Подход Меноккио к книге предполагает наличие некоего кода; в основе этого кода, как мы установили, лежит прочная традиция устной культуры, которая по крайнем мере в одном случае — космогонических воззрений Меноккио — прямо выходит на свет. Наше предположение, что идеи Меноккио в некоторой своей части имеют своим отдаленным источником такой отнюдь не легкодоступный текст, как «De Trittitatis erroribus», вовсе не означает, что мы пошли в обратном направлении по уже проделанному пути. Эти гипотетические реминисценции надо рассматривать как перевод на язык народного материализма (дополнительно упрощенного в версии, предназначенной для односельчан) философской теории, недвусмысленно склоняющейся к материализму. Бог, Святой Дух, душа не существуют в качестве самостоятельных субстанций; существует только материя, наделенная божественными атрибутами, только вечный круговорот четырех стихий. В очередной раз выходит на поверхность из своего подполья устная культура Меноккио.

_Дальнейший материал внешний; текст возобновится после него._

This design comes from an exercise in tuning for small area, a short achievable clock period and few clock cycles per item on the open sky130 flow, not from production work. In this exercise RTL edits were held to simulation tests only and were not proved equivalent to the original. Power and IR drop assume default switching activity.

$ cat flow/design.v
package bet_pkg;
    function automatic integer t_prod_w(input integer cnt_w, input integer t_w);
        t_prod_w = cnt_w + t_w;
    endfunction
    function automatic integer bits_for(input integer n);
        bits_for = 0;
        while ((2 ** bits_for) < n) bits_for = bits_for + 1;
    endfunction
endpackage
module bet_flag_ram #(
    parameter int unsigned BLK_AW = 12,
    parameter int unsigned COL_W  = 6
) (
    input  logic                        clk,
    input  logic                        clr,
    input  logic                        set,
    input  logic [BLK_AW-1:0]           set_addr,
    input  logic [BLK_AW-COL_W-1:0]     rd_row,
    output logic [2**COL_W-1:0]         rd_data
);
    localparam int unsigned ROW_W = BLK_AW - COL_W;
    localparam int unsigned NROW  = 2 ** ROW_W;
    localparam int unsigned NCOL  = 2 ** COL_W;
    logic [NROW*NCOL-1:0] flags;
    logic [NROW-1:0]      row_set;
    logic [NCOL-1:0]      col_set;
    logic [NROW-1:0]      row_rd;
    always_comb begin
        for (int r = 0; r < NROW; r++) begin
            row_set[r] = set && (set_addr[BLK_AW-1:COL_W] == ROW_W'(r));
            row_rd[r]  = (rd_row == ROW_W'(r));
        end
        for (int c = 0; c < NCOL; c++) begin
            col_set[c] = (set_addr[COL_W-1:0] == COL_W'(c));
        end
    end
    always_ff @(posedge clk) begin
        for (int r = 0; r < NROW; r++) begin
            for (int c = 0; c < NCOL; c++) begin
                flags[r*NCOL+c] <= (flags[r*NCOL+c] & ~clr) | (row_set[r] & col_set[c]);
            end
        end
    end
    always_comb begin
        rd_data = '0;
        for (int r = 0; r < NROW; r++) begin
            rd_data = rd_data | (flags[r*NCOL +: NCOL] & {NCOL{row_rd[r]}});
        end
    end
endmodule
module bet_wear_leveler #(
    parameter int unsigned BLK_AW = 12,
    parameter int unsigned CNT_W  = 32,
    parameter int unsigned T_W    = 8,
    parameter int unsigned T      = 8
) (
    input  logic              clk_50,
    input  logic              rst,
    input  logic              wl_en,
    input  logic              erase_valid,
    input  logic [BLK_AW-1:0] erase_addr,
    output logic              erase_ready,
    output logic              gc_valid,
    output logic [BLK_AW-1:0] gc_addr,
    input  logic              gc_ready,
    output logic              busy,
    output logic [CNT_W-1:0]  e_cnt_o,
    output logic [CNT_W-1:0]  f_cnt_o
);
    localparam int unsigned NUM_BLK = 2 ** BLK_AW;
    localparam int unsigned COL_W   = (BLK_AW > 6) ? 6 : BLK_AW;
    localparam int unsigned ROW_W   = BLK_AW - COL_W;
    localparam int unsigned NCOL    = 2 ** COL_W;
    localparam int unsigned F_W     = BLK_AW + 1;
    localparam int unsigned T_PROD_W = bet_pkg::t_prod_w(CNT_W, T_W);
    localparam int unsigned TB_W    = bet_pkg::bits_for(T * NUM_BLK + 1);
    localparam int unsigned EW      = (TB_W < CNT_W) ? TB_W : CNT_W;
    localparam int unsigned DW      = EW + 2;
    localparam logic [CNT_W-1:0] E_SAT = CNT_W'(2 ** EW - 1);
    logic clr_q, run_q, req_q;
    logic [CNT_W-1:0]     e_q;
    logic [F_W-1:0]       f_q;
    logic signed [DW-1:0] d_q;        
    logic [BLK_AW-1:0]    sp_q;
    logic                 sp_x_q;
    logic                 cand_v_q;
    logic [NCOL-1:0]      row_q;      
    logic                 seval_q;    
    assign erase_ready = run_q;
    assign busy        = ~run_q;
    assign gc_valid    = req_q & cand_v_q;
    assign gc_addr     = sp_q;
    assign e_cnt_o     = e_q;
    assign f_cnt_o     = CNT_W'(f_q);
    logic             acc;
    logic [ROW_W-1:0] srch_row;
    logic [ROW_W-1:0] rd_row;
    logic [NCOL-1:0]  rd_data;
    assign acc      = erase_valid & run_q;
    assign srch_row = sp_q[BLK_AW-1:COL_W] + ROW_W'(seval_q);
    assign rd_row   = run_q ? erase_addr[BLK_AW-1:COL_W] : srch_row;
    bet_flag_ram #(
        .BLK_AW (BLK_AW),
        .COL_W  (COL_W)
    ) u_flag_ram (
        .clk      (clk_50),
        .clr      (clr_q),
        .set      (acc),
        .set_addr (erase_addr),
        .rd_row   (rd_row),
        .rd_data  (rd_data)
    );
    logic e_inc, nf, f_last, ge0, ge1, full, owe;
    logic [NCOL-1:0] col_hit;
    logic [F_W-1:0] f_inc;
    logic signed [DW-1:0] d_inc, d_new;
    always_comb begin
        for (int c = 0; c < NCOL; c++) col_hit[c] = (erase_addr[COL_W-1:0] == COL_W'(c));
    end
    assign e_inc  = ~(|(e_q & ~E_SAT));
    assign d_inc  = d_q + DW'(e_inc);
    assign d_new  = d_inc - DW'(T);
    assign f_inc  = f_q + F_W'(1);
    assign nf     = ~(|(rd_data & col_hit));
    assign f_last = (f_q == F_W'(NUM_BLK - 1));
    assign ge0    = ~d_inc[DW-1];
    assign ge1    = ge0 & (d_inc[DW-2:0] >= (DW-1)'(T));
    assign full   = nf & f_last;
    assign owe    = wl_en & ~full & (nf ? ge1 : ge0);
    logic [NCOL-1:0]   srch;
    logic [NCOL-1:0]   first;
    logic              s_found;
    logic [COL_W-1:0]  s_col;
    logic [BLK_AW-1:0] s_addr;
    logic              s_hit;      
    always_comb begin
        for (int c = 0; c < NCOL; c++) begin
            srch[c] = ~row_q[c] & ((COL_W'(c) > sp_q[COL_W-1:0]) |
                                   ((COL_W'(c) == sp_q[COL_W-1:0]) & ~sp_x_q));
        end
        for (int c = 0; c < NCOL; c++) begin
            first[c] = srch[c] & ~(|(srch & ((NCOL'(1) << c) - NCOL'(1))));
        end
        s_found = |srch;
        for (int b = 0; b < COL_W; b++) begin
            s_col[b] = 1'b0;
            for (int c = 0; c < NCOL; c++) begin
                if ((c >> b) & 1) s_col[b] = s_col[b] | first[c];
            end
        end
        s_hit = (erase_addr[BLK_AW-1:COL_W] == sp_q[BLK_AW-1:COL_W]) &
                (|(first & col_hit));
    end
    assign s_addr = {sp_q[BLK_AW-1:COL_W], s_col};
    always_ff @(posedge clk_50) begin
        row_q <= rd_data;
    end
    always_ff @(posedge clk_50 or negedge rst) begin
        if (!rst) begin
            clr_q    <= 1'b1;
            run_q    <= 1'b0;
            req_q    <= 1'b0;
            e_q      <= '0;
            f_q      <= '0;
            d_q      <= '0;
            sp_q     <= '0;
            sp_x_q   <= 1'b0;
            cand_v_q <= 1'b0;
            seval_q  <= 1'b0;
        end else if (clr_q) begin
            clr_q    <= 1'b0;
            run_q    <= 1'b1;
            req_q    <= 1'b0;
            e_q      <= '0;
            f_q      <= '0;
            d_q      <= '0;
            sp_q     <= '0;
            sp_x_q   <= 1'b0;
            cand_v_q <= 1'b1;
            seval_q  <= 1'b0;
        end else begin
            seval_q <= 1'b0;
            if (seval_q) begin
                if (s_found) begin
                    sp_q     <= s_addr;
                    sp_x_q   <= 1'b1;
                    cand_v_q <= ~(acc & s_hit);
                end else begin
                    sp_q    <= {sp_q[BLK_AW-1:COL_W] + ROW_W'(1), COL_W'(0)};
                    sp_x_q  <= 1'b0;
                    seval_q <= req_q;
                end
            end
            if (acc) begin
                if (!(&e_q)) e_q <= e_q + CNT_W'(1);
                f_q <= nf ? f_inc : f_q;
                d_q <= nf ? d_new : d_inc;
                if (cand_v_q && erase_addr == sp_q) begin
                    cand_v_q <= 1'b0;
                    sp_x_q   <= 1'b1;
                end
                if (full) begin
                    run_q <= 1'b0;
                    clr_q <= 1'b1;
                end else if (owe) begin
                    run_q <= 1'b0;
                    req_q <= 1'b1;
                end
            end
            if (req_q) begin
                if (cand_v_q) begin
                    if (gc_ready) begin
                        req_q    <= 1'b0;
                        run_q    <= 1'b1;
                        cand_v_q <= 1'b0;
                        sp_x_q   <= 1'b1;
                        seval_q  <= 1'b1;
                    end
                end else if (!seval_q) begin
                    seval_q <= 1'b1;
                end
            end
        end
    end
endmodule
$ cat flow/run.sh
#!/bin/bash
# synth_recipe.tcl (not shown) runs the flow's synth.tcl, then flattens the netlist and writes it again
# the make line also repeats each setting of config.mk as NAME=value (left out here)
make -C /OpenROAD-flow-scripts/flow DESIGN_CONFIG=/design/flow/config.mk WORK_HOME=/design/flow/orfs CLKGATE_MAP_FILE= SYNTH_SCRIPT=/design/flow/synth_recipe.tcl finish
$ cat flow/config.mk
export PLATFORM = sky130hd
export DESIGN_NAME = bet_wear_leveler
export DESIGN_NICKNAME = bet_wear_leveler
export VERILOG_FILES = /design/flow/design.v
export SDC_FILE = /design/flow/constraint.sdc
export NUM_CORES = 4
export LEC_CHECK = 0
export CAP_MARGIN = 20
export CORE_MARGIN = 2
export CORE_UTILIZATION = 50
export PLACE_DENSITY = 0.6
export SETUP_SLACK_MARGIN = 5
export SLEW_MARGIN = 20
$ cat flow/constraint.sdc
create_clock -name core_clock -period 10.0 [get_ports {clk_50}]
set_input_delay 2.0000 -clock core_clock [delete_from_list [all_inputs] [get_ports {clk_50}]]
set_output_delay 2.0000 -clock core_clock [all_outputs]
set_load 0.01 [all_outputs]
==> impl_metrics.ini <==
[grt]
antenna_found_initial = 133
globalRouteMet1Util = 0.685
grt_first_pass_wirelength_um = 1310000
globalRouteTotalUtil = 0.573
met3_routing_resource_usage_after_global_routing = 0.292
largest_net_degree_at_the_start_of_global_routing = 228
globalRoute.totalOverflow = 0
grt.met2_usage = 0.743
globalRoute.busiestLayer = met2
via_count_of_the_first_global_routing_pass = 149000

[flow_run]
max_cap_violations = 0

[cts]
cts-buffers-inserted = 438
clock_tree.buffer_depth = 4
cts-root-buf = clkbuf_16
tritoncts_num_sinks = 4241
clk_transition_reported_paths_ps = 60
insertion_delay_ps = 1140
cts_tree = built
h_tree_levels = 5
post_cts_hold_fix_bufs = 0

[detailed_routing]
drt-initial-drc-count = 38700
routed_via_density = 8.28
drt-pass1-iter-count = 17
ant_nets = 0
wirelength_um = 1000000
num_vias = 170000
wire_per_inst_um = 48.8
post-route-drc-count = 0

[synth]
ys_top_cells_by_count = dfxtp_1, o2bb2ai_1, clkbuf_1
count_of_flip_flops_with_a_built_in_enable_after_synthesis = 0
yosysWarnings = 2
postSynthAreaPerCell_um2 = 10.1
synth_top_area_share = 0.513
synthCells = 16100
synth-async-reset-ratio = 0.0191
synthDominantAreaCellType = dfxtp_1
synth_most_common_cell = dfxtp_1
synth_area_leaders = dfxtp_1, o2bb2ai_1, o22ai_1
synthesis.area_um2 = 162000
synthDistinctLibCells = 112
synth_top_flop_cell = dfxtp_1
ys_seq_elements = 4241
synth.yosys.seq_area_share = 0.526

[placement]
hpwlAfterDp_um = 548000
dpl_cell_area_um2 = 168000
buffer_ports.inserted = 76
place.gp.congestion = 1.02

[sta]
worst_clock_skew_ps = 103
final.period_utilization = 0.676
fmax_ghz = 0.148
timing.final.max_slew_violations = 33
crit_path_time_final_ps = 6760
rsz0062_at_grt = yes
fin_tns_setup_ps = 0
hold_viol = 0
tightest_slew_ps = 1520
finalSetupViolCount = 0
maxSlewHeadroom = -0.0150

[status]
run_status = finished with violations
failed_layout_checks = max-slew violations

[critical_path]
worst_path_max_delay_cell = o21ai_1
startpoint_type = register
timing.critical_path.mode_cell = buf_4
crit_required_ps = 10920
worst_r2r_path_depth = 23
reg2reg_to = d_q[13]
timing_worst_setup_path_type = reg2reg
rr_startpoint = sp_q[10]
timing.critical_path.arrival_ps = 7680
cp_cell_sequence = nand3_1 -> o21ai_1 -> nand3_4 -> buf_4 -> nor3_1 -> buf_4 -> a22o_1 -> a211oi_2 -> buf_4 -> nand4_1 -> nor4_2 -> buf_4 -> o221ai_2 -> nor4_4 -> buf_4 -> nand4_4 -> buf_12 -> nor2_4 -> buf_6 -> buf_4 -> nand3_4 -> mux2i_1 -> mux2_2
critical_path.max_stage_delay_ps = 910
cp_max_fo = 10
crit_path_end_kind = register
r2r_slack_ps = 3240

[floorplanning]
io_pins = 96
dieArea_um2 = 329000
floorplan.die.height_um = 574
core_region_area_um2 = 323000
die_width_um = 574
starting_utilization_of_the_core_area = 0.502
num_rows = 209

[final_layout]
final_cell_area_um2 = 191000
layout_area_overhead_pct = 17.6
fill_cells = 26900
final_layout_size_suffix_gt1_frac = 0.146
final_net_count = 15700

[power_and_ir_drop]
switching_power_mw = 15.8
power_report.internal_total_mw = 29.6
seq_power_share = 0.380
pwr_density_cell_nw_per_um2 = 238
share_comb_of_total_power = 0.239
p_leak_nw = 71.7
pwr-share-clk = 0.380
worst_ir_drop_vdd_v = 0.000254
power.share.switching = 0.348

[hold_path]
timing.hold.worst.class = reg2reg
worstHoldEndpoint = u_flag_ram.flags[2490]
hold_path_startpoint = u_flag_ram.flags[2490]
hold_depth = 1
[logic make-up after synthesis]
| kind of cell | after synthesis | share of synthesized area |
|---|---|---|
| mux | 51 | 0.00322 |
| simple gates | 1650 | 0.0502 |
| xor+xnor | 71 | 0.00388 |
| other cells | 1 | 0.0000231 |
| flops | 4241 | 0.526 |
| buf+inv | 3011 | 0.0727 |
| fa+ha+maj | 8 | 0.000617 |
| compound gates | 7054 | 0.344 |
[cell type report]
class	instances	area, um2	share of cell area
antenna	201	503	0.00264
inverter	1019	3840	0.0201
clock inverter	154	2050	0.0107
clock buffer	640	12800	0.0673
sequential	4241	85300	0.447
multi-input combinational	8861	68800	0.361
tap	4325	5410	0.0284
timing repair buffer	1094	12000	0.0627
[critical path: cells and delay by family (launching register included)]
kind | cells | cell delay (ps)
multiplexers | 2 | 540
buffers and inverters | 8 | 1620
AO/OA/AOI/OAI | 4 | 1450
flip-flops | 1 | 710
AND/OR/NAND/NOR | 9 | 2240
[sequential cells by signal, indices dropped and copies added (netlist names), 12 cells and up]
register and cells:
d_q 18, e_q 32, f_q 13, row_q 64, sp_q 12, u_flag_ram.flags 4096
[placed cells by master (no fill, tap or decap), types with 78 or more instances in the layout]
master     Yosys  final
nand4_1       82     82
nand2_4        1     85
clkbuf_1    1571     97
nand3_1      248    236
nor3_1       175    125
o22ai_1     1448   1441
buf_6         12     96
a31oi_1      142    135
clkbuf_8       0    100
nand2_1      454    301
diode_2        0    201
buf_4         39    695
clkinv_2       0     78
nor2_1       336    297
a32oi_1      115    112
dfxtp_1     4160   4160
clkbuf_16      0    455
o2bb2ai_1   3128   3128
a22oi_1      768    742
a222oi_1     219    219
inv_1       1017   1016
buf_12         0    157
a21oi_1      272    259
a22o_1        91     90
o21ai_0      128    112
a221oi_1     144    129
[metrics by stage]
step / util / hold slack [ps] / power [mW] / setup slack (ps) / cells
2_1_floorplan: - / 424 / 20.8 / 3960 / 16100
3_3_place_gp: 0.519 / 440 / 25.8 / 304 / 19200
3_5_place_dp: 0.520 / 439 / 25.8 / 551 / 19200
4_1_cts: 0.581 / 458 / 43.5 / 3630 / 20200
5_1_grt: 0.588 / 470 / 45.1 / 3480 / 20300
6_report: 0.590 / 462 / 45.5 / 3240 / 20500
[how the worst max path moves through the flow]
stage	startpoint	end	slack, ps	depth (start not counted)
2_1_floorplan	erase_addr[6]	d_q[9]	3960	21
4_1_cts	erase_addr[7]	d_q[17]	3630	20
3_3_place_gp	erase_addr[6]	d_q[12]	300	20
3_5_place_dp	erase_addr[10]	d_q[17]	550	22
6_report	sp_q[10]	d_q[13]	3240	23
5_1_grt	erase_addr[8]	d_q[12]	3480	22
[power by group through the flow]
stage               registers, mW  clock network [mW]  logic (mW)
CTS                          17.3                17.1        9.20
floorplan                    17.5                   0        3.29
detailed placement           17.7                   0        8.11
global route                 17.3                17.7        10.1
finish                       17.3                17.3        10.9
global placement             17.7                   0        8.09
[timing repair]
| action | CTS | global route |
|---|---|---|
| cloned | 28 | 15 |
| buffers inserted | 201 | 111 |
| resized for setup | 549 | 190 |
| pin swaps | 120 | 113 |
| endpoints found under the setup margin | 212 | 68 |
[metal layers]
| metal | up-vias | part of all wire |
|---|---|---|
| li1 | 61600 | - |
| met2 | 19900 | 0.38 |
| met3 | 6334 | 0.18 |
| met4 | 74 | 0.11 |
| met1 | 82100 | 0.34 |
| met5 | - | 0.0012 |
Testbench counts, summed over its fixed seeds: cycles 292,758, erases 262,848.

[separate check: timing with driven ports]
No port has a modelled driver above. Below, the same layout with a new extraction and two added sets of constraints. Step 1 (the two cells are an assumption about what drives the block):
set clk [get_ports {clk_50}]
set_driving_cell -lib_cell sky130_fd_sc_hd__clkbuf_16 $clk
set_driving_cell -lib_cell sky130_fd_sc_hd__buf_2 [delete_from_list [all_inputs] $clk]
Step 2 times the ports against the registers' clock, not the clock port: input delays grow and output delays shrink by t, the midpoint of the rising clock arrivals with the driver on. Slacks: ideal ports / drivers / drivers and shift; pairs: ideal ports / drivers.
t (ns): 1.196
setup WS [ns]: 3.245 / 3.159 / 1.963
worst setup path at the end: input to register
latest minus earliest clock arrival (ns): 0.108 / 0.108
For this run, drivers alone change the setup slack by -0.086 ns; drivers and shift together by -1.282 ns.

Его материализм был религиозным. Такие его высказывания, как, например, «в Писании один обман и предательство, а если Бог есть, почему он никому не показывается?», направлены против Бога священников и Бога книг, написанных священниками. Бога Меноккио можно видеть повсюду: «что такое Господь Бог? Это земля, вода и воздух», — утверждал он согласно все тому же свидетелю, отцу Андреа Бионима. Бог и человек, человек и мир, соединенные нерасторжимыми связями, раскрывались навстречу друг другу — «Я думаю, что [люди] созданы из земли, но из наилучшего из металлов, и это видно из того, что человек жаждет этих металлов и больше всего — золота. Мы состоим из четырех элементов и причастны семи планетам; каждый причастен одной планете больше, чем другой, и потому в ком-то больше от Меркурия, а в ком-то от Юпитера». В этой действительности, пронизанной божественными токами, находилось место даже для церковных благословений: «бес может проникнуть в любую вещь и испоганить ее», «вода, благословенная священником, изгоняет бесов», — при этом, правда, Меноккио не мог не заметить, что «всякая вода благословенна Богом» и «если б мирянин знал нужные слова, они были бы не хуже, чем слова священника, потому что Бог дал от своей силы всем поровну, а не так чтобы одному больше, а другому меньше». Перед нами, одним словом, религия крестьянина, решительно непохожая на ту религию, которой священник учил с амвона. Конечно, Меноккио исповедовался (не в своей церкви, однако), причащался, наверняка крестил своих детей. И вместе с тем он отвергал сотворение мира, воплощение, искупление первородного греха; отрицал, что таинства нужны для спасения души; утверждал, что любить ближнего важнее, чем любить Бога; был уверен, что все мироздание — это Бог.